File: src/rtl/pattern_stream_ctrl.sv
// -----------------------------------------------------------------------------
// pattern_stream_ctrl
// Accepts words, serialises them MSB first into a programmable overlapping
// pattern matcher, counts matches and raises a sticky threshold interrupt.
//   clk, resetn  : clock, synchronous active-low reset
//   cfg_we       : latch cfg_pattern/cfg_len/cfg_thresh (ignored while busy)
//   cfg_pattern  : pattern, bit 0 = most recent bit
//   cfg_len      : pattern length, 0 disables, >PAT_MAX treated as PAT_MAX
//   cfg_thresh   : irq threshold, 0 disables irq
//   start        : begin a run (ignored while busy)
//   in_if        : word input port (valid/ready, see interface)
//   busy         : run in progress
//   match_pulse  : one-cycle pulse per match
//   match_count  : matches since start, saturating
//   irq          : sticky, match_count >= cfg_thresh, cleared by start
//   done         : one-cycle pulse at end of run
//   state_dbg    : current sequencer state
// -----------------------------------------------------------------------------
module pattern_stream_ctrl
    import pattern_stream_pkg::*;
#(
    parameter int WORD_W  = DEF_WORD_W,
    parameter int PAT_MAX = DEF_PAT_MAX,
    parameter int CNT_W   = DEF_CNT_W,
    parameter int LEN_W   = $clog2(PAT_MAX + 1)
) (
    input  logic                 clk,
    input  logic                 resetn,
    input  logic                 cfg_we,
    input  logic [PAT_MAX-1:0]   cfg_pattern,
    input  logic [LEN_W-1:0]     cfg_len,
    input  logic [CNT_W-1:0]     cfg_thresh,
    input  logic                 start,
    pattern_stream_ctrl_if.slave in_if,
    output logic                 busy,
    output logic                 match_pulse,
    output logic [CNT_W-1:0]     match_count,
    output logic                 irq,
    output logic                 done,
    output ctrl_state_e          state_dbg
);

    localparam int              IDX_W    = $clog2(WORD_W);
    localparam logic [IDX_W-1:0] LAST_IDX = IDX_W'(WORD_W - 1);

    ctrl_state_e        state_q, state_d;
    logic [WORD_W-1:0]  word_q, word_d;
    logic               last_q, last_d;
    logic [IDX_W-1:0]   idx_q, idx_d;
    logic [PAT_MAX-1:0] pat_q, pat_d;
    logic [LEN_W-1:0]   len_q, len_d;
    logic [CNT_W-1:0]   thresh_q, thresh_d;
    logic [CNT_W-1:0]   count_q, count_d;
    logic               irq_q, irq_d;
    logic               pulse_q, pulse_d;
    logic               shift_en;
    logic               clr;
    logic               match;

    pattern_shift_matcher #(
        .PAT_MAX (PAT_MAX),
        .LEN_W   (LEN_W)
    ) u_matcher (
        .clk      (clk),
        .resetn   (resetn),
        .shift_en (shift_en),
        .clr      (clr),
        .bit_in   (word_q[WORD_W-1]),
        .pattern  (pat_q),
        .len      (len_q),
        .match    (match)
    );

    always_comb begin
        state_d  = state_q;
        word_d   = word_q;
        last_d   = last_q;
        idx_d    = idx_q;
        pat_d    = pat_q;
        len_d    = len_q;
        thresh_d = thresh_q;
        count_d  = count_q;
        irq_d    = irq_q;
        shift_en = 1'b0;
        clr      = 1'b0;

        if (cfg_we && (state_q == IDLE)) begin
            pat_d    = cfg_pattern;
            len_d    = (cfg_len > LEN_W'(PAT_MAX)) ? LEN_W'(PAT_MAX) : cfg_len;
            thresh_d = cfg_thresh;
        end

        case (state_q)
            IDLE: begin
                if (start) begin
                    state_d = WAIT;
                    clr     = 1'b1;
                    count_d = '0;
                    irq_d   = 1'b0;
                end
            end
            WAIT: begin
                if (in_if.in_valid) begin
                    word_d  = in_if.in_data;
                    last_d  = in_if.in_last;
                    idx_d   = '0;
                    state_d = SHIFT;
                end
            end
            SHIFT: begin
                // word_q is shifted left so its MSB is always the next bit out
                shift_en = 1'b1;
                word_d   = {word_q[WORD_W-2:0], 1'b0};
                idx_d    = idx_q + 1'b1;
                if (idx_q == LAST_IDX) state_d = last_q ? DONE : WAIT;
            end
            DONE: begin
                state_d = IDLE;
            end
            default: begin
                state_d = IDLE;
            end
        endcase

        if (match && (count_q != '1)) count_d = count_q + 1'b1;

        // Count only moves during SHIFT, so irq follows the new count there;
        // the threshold cannot change mid-run because config writes need IDLE.
        if ((state_q == SHIFT) && (thresh_q != '0) && (count_d >= thresh_q)) irq_d = 1'b1;

        pulse_d = match;
    end

    always_ff @(posedge clk) begin
        if (!resetn) begin
            state_q  <= IDLE;
            word_q   <= '0;
            last_q   <= 1'b0;
            idx_q    <= '0;
            pat_q    <= '0;
            len_q    <= '0;
            thresh_q <= '0;
            count_q  <= '0;
            irq_q    <= 1'b0;
            pulse_q  <= 1'b0;
        end else begin
            state_q  <= state_d;
            word_q   <= word_d;
            last_q   <= last_d;
            idx_q    <= idx_d;
            pat_q    <= pat_d;
            len_q    <= len_d;
            thresh_q <= thresh_d;
            count_q  <= count_d;
            irq_q    <= irq_d;
            pulse_q  <= pulse_d;
        end
    end

    assign in_if.in_ready = (state_q == WAIT);
    assign busy           = (state_q != IDLE);
    assign done           = (state_q == DONE);
    assign match_pulse    = pulse_q;
    assign match_count    = count_q;
    assign irq            = irq_q;
    assign state_dbg      = state_q;

endmodule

EXERCISE
Show every line of the records above that contains the word "disables".

EXERCISE OUTPUT
//   cfg_len      : pattern length, 0 disables, >PAT_MAX treated as PAT_MAX
//   cfg_thresh   : irq threshold, 0 disables irq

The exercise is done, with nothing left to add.